[Excerpts from a dataset]
--- src/rtl/nss_pkg.sv ---
// Shared types and constants for the name string sanitizer.
// No dependencies; the top level, front end, queue and back end import this package.
package nss_pkg;

  localparam int unsigned CFG_DATA_W   = 16;
  localparam int unsigned CFG_IDX_W    = 1;
  localparam int unsigned QUEUE_DEPTH  = 2;
  localparam int unsigned MAX_BYTES    = 3;

  localparam logic [CFG_IDX_W-1:0] REG_OUT_CAPACITY   = 1'd0;
  localparam logic [CFG_IDX_W-1:0] REG_EXPAND_ILLEGAL = 1'd1;

  localparam logic [15:0] CAPACITY_RESET = 16'd64;

  localparam logic [7:0] CHAR_NUL        = 8'h00;
  localparam logic [7:0] CHAR_UNDERSCORE = 8'h5F;
  localparam logic [7:0] EXPAND_LEAD     = 8'hC4;
  localparam logic [7:0] CONT_MARK       = 8'h80;
  localparam logic [7:0] CONT_MASK       = 8'h3F;

  typedef struct packed {
    logic [7:0] in_byte;
  } in_item_t;

  typedef struct packed {
    logic [7:0] out_byte;
    logic       last_of_run;
  } out_item_t;

  // One classified input: cnt output bytes, byte 0 first.
  typedef struct packed {
    logic [1:0]                 cnt;
    logic [MAX_BYTES-1:0][7:0]  bytes;
  } cmd_t;

endpackage

--- src/rtl/nss_queue.sv ---
// Short command queue between front end and back end.
// Depends on nss_pkg for the command type.
module nss_queue #(
  parameter int unsigned Depth = nss_pkg::QUEUE_DEPTH
) (
  input  logic          clk_i,
  input  logic          rst_ni,
  input  logic          push_i,
  input  nss_pkg::cmd_t cmd_i,
  input  logic          pop_i,
  output logic          full_o,
  output logic          empty_o,
  output nss_pkg::cmd_t head_o
);
  import nss_pkg::*;

  localparam int unsigned PtrW = (Depth > 1) ? $clog2(Depth) : 1;
  localparam int unsigned CntW = $clog2(Depth + 1);
  localparam logic [PtrW-1:0] LastPtr = PtrW'(Depth - 1);
  localparam logic [CntW-1:0] FullCnt = CntW'(Depth);

  cmd_t            mem_q [Depth];
  logic [PtrW-1:0] wr_q, rd_q;
  logic [CntW-1:0] cnt_q;
  logic            do_push, do_pop;

  assign full_o  = cnt_q == FullCnt;
  assign empty_o = cnt_q == '0;
  assign head_o  = mem_q[rd_q];
  assign do_push = push_i && !full_o;
  assign do_pop  = pop_i && !empty_o;

  always_ff @(posedge clk_i) begin
    if (do_push) begin
      mem_q[wr_q] <= cmd_i;
    end
  end

  always_ff @(posedge clk_i or negedge rst_ni) begin
    if (!rst_ni) begin
      wr_q  <= '0;
      rd_q  <= '0;
      cnt_q <= '0;
    end else begin
      if (do_push) begin
        wr_q <= (wr_q == LastPtr) ? '0 : wr_q + PtrW'(1);
      end
      if (do_pop) begin
        rd_q <= (rd_q == LastPtr) ? '0 : rd_q + PtrW'(1);
      end
      case ({do_push, do_pop})
        2'b10:   cnt_q <= cnt_q + CntW'(1);
        2'b01:   cnt_q <= cnt_q - CntW'(1);
        default: cnt_q <= cnt_q;
      endcase
    end
  end

endmodule

--- config.mk ---
export PLATFORM = sky130hd
export DESIGN_NAME = nss_queue
export DESIGN_NICKNAME = d
export VERILOG_FILES = /design/src/rtl/nss_pkg.sv /design/src/rtl/nss_queue.sv
export SDC_FILE = /design/constraint.sdc
export NUM_CORES = 1
export LEC_CHECK = 0
export BUFFER_PORTS_ARGS = -buffer_cell sky130_fd_sc_hd__buf_2
export CAP_MARGIN = 0
export CORE_AREA = 5 5 100 102
export CTS_BUF_LIST = sky130_fd_sc_hd__clkbuf_2 sky130_fd_sc_hd__clkbuf_4 sky130_fd_sc_hd__clkbuf_8
export CTS_CLUSTER_DIAMETER = 50
export CTS_CLUSTER_SIZE = 25
export DETAILED_ROUTE_END_ITERATION = 7
export DIE_AREA = 0 0 105 107
export PLACE_DENSITY_LB_ADDON = 0.08
export REMOVE_ABC_BUFFERS = 1
export SLEW_MARGIN = 5
export SYNTH_ARGS = -nofsm -noshare
export SYNTH_HDL_FRONTEND = slang
export SYNTH_SLANG_ARGS = --single-unit
--- constraint.sdc ---
create_clock -name clk_i -period 2.77 [get_ports clk_i]
set_input_delay 0.4155 -clock clk_i [delete_from_list [all_inputs] [get_ports clk_i]]
set_output_delay 0.4155 -clock clk_i [all_outputs]
set_load 0.05 [all_outputs]
==> results.yml, run 1 <==
power_and_ir_drop:
  finalPower_uw: 3258
  p_leak_uw: 0.001064
  ir_worst_vdd_mv: 0.3363
  power.density_mw_per_mm2: 1209
route:
  drtIter0Drc: 23
  drt_drc_violations_left: 0
  viasPerCell: 3.877
  drt_pass1_iterations: 3
  vias: 1070
  wirelength_um: 3942
  wl_per_cell_um: 14.28
  drtAntennaViolNets: 0
placed_design:
  gp_congestion: 0.6068
  io_buffers: 57
  place_hpwl_um: 2856
clocking:
  clock-sinks: 56
  clock-root-buffer: "clkbuf_8"
  ctsHoldBuffers: 1
  cts_tree: "done"
  htreeDepth: 2
  numCtsBuffers: 5
  clk_latency_ps: 300
  cts-resized-gates: 0
  cts_setup_buffers: 0
  cts_buffer_depth: 2
  cts.clk_slew.worst_paths_ps: 100
worst_setup_path:
  worstPathRequired_ps: 2350
  crit_arrival_ps: 1840
  timing.rr.end: "mem_q[0][22]"
  cp-end-kind: "output pin"
  crit_fanout: 27
  crit_path_start_kind: "flip-flop"
  cp-startpoint: "rd_q"
  crit_type: "reg -> out"
  r2r_slack_ps: 1030
  rr_worst_depth: 4
  rr_startpoint: "cnt_q[0]"
worst_hold_path:
  hp-start: "cmd_i[18]"
  min_path_cells: 1
  hp-class: "in -> reg"
  hold_end: "mem_q[1][18]"
cells_and_area:
  layout_commonest_cell: "buf_2"
  syn2layout_area_growth_pct: 23.95
  antennaDiodeCount: 0
  num-fill-cells: 921
  drive_above_1_share: 0.5879
  seq_area_mm2: 0.001663
  finalNetCount: 195
  final_cell_mix: "57 x buf_2, 52 x edfxtp_1, 19 x mux2_4"
  multiInputGateArea_um2: 459.2
synthesis:
  synth-seq-cells: 56
  synthCells: 99
  synth-warning-count: 0
  yosysSeqAreaShare: 0.7645
  syn_area_mm2: 0.002173
  synth.avg_cell_area_um2: 21.95
  synth_cell_types: 15
sta:
  setup_violations: 0
  rsz0062_at_grt: "no"
  maxSlewViolCount: 0
  worst_pin_slew_ps: 816.2
  fin_tns_setup_ps: 0
  clock.fmax_mhz: 442.4
  hold_violations: 0
  timing.final.crit_share: 0.8159
  maxSlewHeadroom: 0.4559
  clock_skew_ps: 8.793
  period_minus_slack_ps: 2260
floorplanning:
  die_y_um: 107
  core_area_mm2: 0.009021
  ioPinCount: 58
  dieArea_mm2: 0.01124
  num_rows: 35
  initial_core_util: 0.2409
  dieWidth_um: 105
global_route:
  grtUsageTotal: 0.07192
  grt_overflow: 0
  grt_max_degree: 28
  antenna_found_initial: 1
  grt_pass1_wl_um: 6237
  grt_pass1_vias: 1231
status:
  outcome: "complete, no violations"
job:
  drv_cap: 0
## kinds of logic (layout without fill, tap and decap cells)
group / Yosys count / count (layout) / synth area share
adder cells (fa/ha/maj): 1 / 1 / 0.005756
flip-flops: 56 / 56 / 0.7645
multiplexers: 26 / 26 / 0.1675
AND/OR/NAND/NOR: 7 / 7 / 0.01670
buffers and inverters: 4 / 70 / 0.02533
XOR/XNOR: 5 / 5 / 0.02015
## registers in the layout, indices dropped and copies added, names as in the netlist
| signal | flops |
|---|---|
| mem_q | 52 |
| cnt_q | 2 |
| wr_q | 1 |
| rd_q | 1 |
## worst max path at each step
stage	endpoint	slack, ps	cells past startpoint
floorplan	mem_q[0][0]	620	3
global placement	head_o[25]	800	2
detailed placement	head_o[3]	800	2
CTS	head_o[3]	440	2
global route	head_o[3]	390	2
finish	head_o[3]	510	2
## power by group
group / internal [µW] / total (µW) / leakage [µW] / switching, µW
registers: 1160 / 1320 / 0.000529 / 161
logic: 471 / 1410 / 0.000481 / 941
clock network: 268 / 524 / 0.0000541 / 257
total: 1900 / 3260 / 0.00106 / 1360
## synth_stat cells (all sizes together)
master,n,area (µm²)
inv,1,3.750
xnor2,3,26.28
dfrtp,4,100.1
nor2b,1,8.760
nor2,3,11.26
mux2,26,364.1
and3,1,6.260
buf,3,51.30
xor2,2,17.52
nand2,1,3.750
edfxtp,52,1562
nand2b,1,6.260
ha,1,12.51
## layer usage
metal | vias to the layer above | track usage | wire length, µm
met5 | - | 0 | 13
met4 | 2 | 0.02466 | 31
met3 | 7 | 0.02830 | 221
met2 | 30 | 0.1308 | 2123
met1 | 526 | 0.07508 | 1552
li1 | 505 | - | -
## critical path: stages (launching register included)
cell and delay, ps:
dfrtp_2 910, mux2_2 410, buf_2 210
## through the flow
stage | utilization | cells | instance area (µm²) | hold slack (ps) | setup WS [ps]
2_1_floorplan | - | 96 | 2122 | 119.9 | 617.1
4_1_cts | 0.2986 | 276 | 2694 | 282.3 | 444.3
6_report | 0.2986 | 276 | 2694 | 293.7 | 509.8
5_1_grt | 0.2986 | 276 | 2694 | 269.8 | 394.8
3_3_place_gp | 0.2852 | 267 | 2572 | 230.7 | 802.8
3_5_place_dp | 0.2852 | 267 | 2572 | 232.9 | 796.0
## layout make-up
class | instances | area share
repair buffers | 61 | 0.1180
flip-flops and latches | 56 | 0.6173
clock inverters | 3 | 0.01579
multi-input cells | 39 | 0.1705
inverters | 1 | 0.001393
well taps | 111 | 0.05156
clock buffers | 5 | 0.02555
Note: power is estimated with default switching activity, not from simulation.
==> run 2: changes to the inputs <==
==> constraint.sdc (replaced) <==
create_clock -name clk_i -period 2 [get_ports clk_i]
set_input_delay 0.3 -clock clk_i [delete_from_list [all_inputs] [get_ports clk_i]]
set_output_delay 0.3 -clock clk_i [all_outputs]
set_load 0.05 [all_outputs]
==> run 2 against run 1 <==
Against the previous run: clock-buffer cell count unchanged; design area is 0.23% lower; global-route usage is 0.11 points higher; sequential power grew 29%; non-clock buffer count up 3; critical endpoint is now head_o[25].
==> results.yml, run 2 (synthesis gave the netlist of run 1 again) <==
clocking:
  numCtsBuffers: 5
  htreeDepth: 2
  cts_tree: "done"
  clock-sinks: 56
  cts_setup_buffers: 0
  cts.clk_slew.worst_paths_ps: 100
  cts_buffer_depth: 2
  clk_latency_ps: 300
  clock-root-buffer: "clkbuf_8"
cells_and_area:
  largest_register_ffs: 52
  syn2layout_area_growth_pct: 23.66
  layout_commonest_cell: "buf_2"
  seq_area_mm2: 0.001663
  num-fill-cells: 918
  multiInputGateArea_um2: 459.2
  reg.largest.list: "mem_q x52, cnt_q x2"
  drive_above_1_share: 0.5893
  final_cell_mix: "57 x buf_2, 52 x edfxtp_1, 19 x mux2_4"
  top_register: "mem_q"
  antennaDiodeCount: 0
  finalNetCount: 198
  finalInstanceArea_mm2: 0.002688
route:
  wirelength_um: 3976
  drt_pass1_iterations: 2
  vias: 1081
  viasPerCell: 3.875
  drt_drc_violations_left: 0
  drtIter0Drc: 22
  drtAntennaViolNets: 0
  wl_per_cell_um: 14.25
worst_setup_path:
  worstPathRequired_ps: 1700
  slowest_delay_ps: 370
  timing.rr.end: "cnt_q[1]"
  crit_fanout: 15
  r2r_slack_ps: 570
  crit_arrival_ps: 1530
  worst-path-stages: 3
  critPathTopFamily: "buffers and inverters"
  crit_buf_inv: 2
  cp_slowest_cell: "dfrtp_2"
  rr_startpoint: "cnt_q[0]"
  cp-end-kind: "output pin"
  rr_worst_depth: 5
  path_cells: "buf_4 > mux2_2 > buf_2"
  crit_type: "reg -> out"
  crit_path_start_kind: "flip-flop"
power_and_ir_drop:
  ir_worst_vdd_mv: 0.6685
  p_leak_uw: 0.001070
  comb_power_share: 0.484
  p_sw_frac: 0.4275
  power.density_mw_per_mm2: 1642
  switchingPower_uw: 1886
  p_int_uw: 2526
  p_seq_frac: 0.384
  finalPower_uw: 4413
  p_clk_frac: 0.132
floorplanning:
  core_area_mm2: 0.009021
  dieArea_mm2: 0.01124
  die_y_um: 107
  initial_core_util: 0.2409
  dieWidth_um: 105
  ioPinCount: 58
  num_rows: 35
sta:
  timing.final.crit_share: 0.9131
  hold_violations: 0
  period_minus_slack_ps: 1826
  maxSlewHeadroom: 0.8196
  timing.final.ws_setup_ps: 173.7
  worst_pin_slew_ps: 270.5
  rsz0062_at_grt: "no"
  clock.fmax_mhz: 547.6
  clock_skew_ps: 10.19
  setup_violations: 0
  maxSlewViolCount: 0
worst_hold_path:
  hp-start: "cmd_i[13]"
  hp-class: "in -> reg"
  hold_end: "mem_q[0][13]"
  min_path_cells: 1
global_route:
  grt_overflow: 0
  grt_max_degree: 17
  grt_pass1_vias: 1245
  grt_pass1_wl_um: 6285
  grtUsageTotal: 0.07299
  antenna_found_initial: 1
job:
  drv_cap: 0
placed_design:
  dpl_worst_slack_ps: 499.7
  place_hpwl_um: 2849
  gp_congestion: 0.6552
  io_buffers: 57
  dpl-instance-area_mm2: 0.002595
status:
  outcome: "complete, no violations"
==> run 2: cell types whose count changed in the layout (fill, tap and decap cells not counted), sizes merged <==
| cell | delta |
|---|---|
| buf | +3 |
| clkinv | +2 |
| clkinvlp | -1 |
| bufinv | -1 |
==> run 2: worst max-delay path by stage <==
stage                     slack [ps]           to  startpoint
final                            170   head_o[25]        rd_q
after global routing              90   head_o[25]        rd_q
after CTS                        150   head_o[25]        rd_q
after detailed placement         500    head_o[8]        rd_q
after global placement           500   head_o[25]        rd_q
after floorplan                 -150  mem_q[0][0]    cnt_q[0]
==> run 2: per-layer routing <==
layer,track usage,wire length (µm)
met5,0,13
met4,0.02740,33
met3,0.02950,218
met2,0.1277,2124
met1,0.07904,1586
==> run 2: what timing repair did <==
item | 4_1_cts | 5_1_grt
hold buffers | 1 | 0
resized for setup | 0 | 0
endpoints found under the hold margin | 4 | 0
endpoints found under the setup margin | 0 | 0
==> run 2: power groups by stage <==
| stage | Clock [µW] | Combinational (µW) | Sequential [µW] |
|---|---|---|---|
| 2_1_floorplan | 0 | 1590 | 1810 |
| 3_3_place_gp | 0 | 2160 | 1710 |
| 6_report | 583 | 2130 | 1700 |
| 4_1_cts | 622 | 2180 | 1700 |
| 3_5_place_dp | 0 | 2180 | 1720 |
| 5_1_grt | 660 | 2250 | 1720 |
==> run 2: cell type report <==
type	count	share of cell area
flip-flops and latches	56	0.6187
multi-input cells	39	0.1709
repair buffers	64	0.1266
well taps	111	0.05168
clock buffers	5	0.02561
clock inverters	3	0.005121
inverters	1	0.001397
==> run 2: through the flow <==
step | instances | TNS, ps | util | hold WS [ps]
after floorplan | 96 | -3975 | - | 4.409
after global placement | 270 | 0 | 0.2877 | 111.0
after detailed placement | 270 | 0 | 0.2877 | 112.6
after CTS | 279 | 0 | 0.2979 | 169.6
after global routing | 279 | 0 | 0.2979 | 162.7
final | 279 | 0 | 0.2979 | 181.1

» **What to produce**:
Begin at the line containing "2180 | 1720 |" and reproduce every line through the last one in the records above, exactly.

» **Solution to the exercise**:
| 3_5_place_dp | 0 | 2180 | 1720 |
| 5_1_grt | 660 | 2250 | 1720 |
==> run 2: cell type report <==
type	count	share of cell area
flip-flops and latches	56	0.6187
multi-input cells	39	0.1709
repair buffers	64	0.1266
well taps	111	0.05168
clock buffers	5	0.02561
clock inverters	3	0.005121
inverters	1	0.001397
==> run 2: through the flow <==
step | instances | TNS, ps | util | hold WS [ps]
after floorplan | 96 | -3975 | - | 4.409
after global placement | 270 | 0 | 0.2877 | 111.0
after detailed placement | 270 | 0 | 0.2877 | 112.6
after CTS | 279 | 0 | 0.2979 | 169.6
after global routing | 279 | 0 | 0.2979 | 162.7
final | 279 | 0 | 0.2979 | 181.1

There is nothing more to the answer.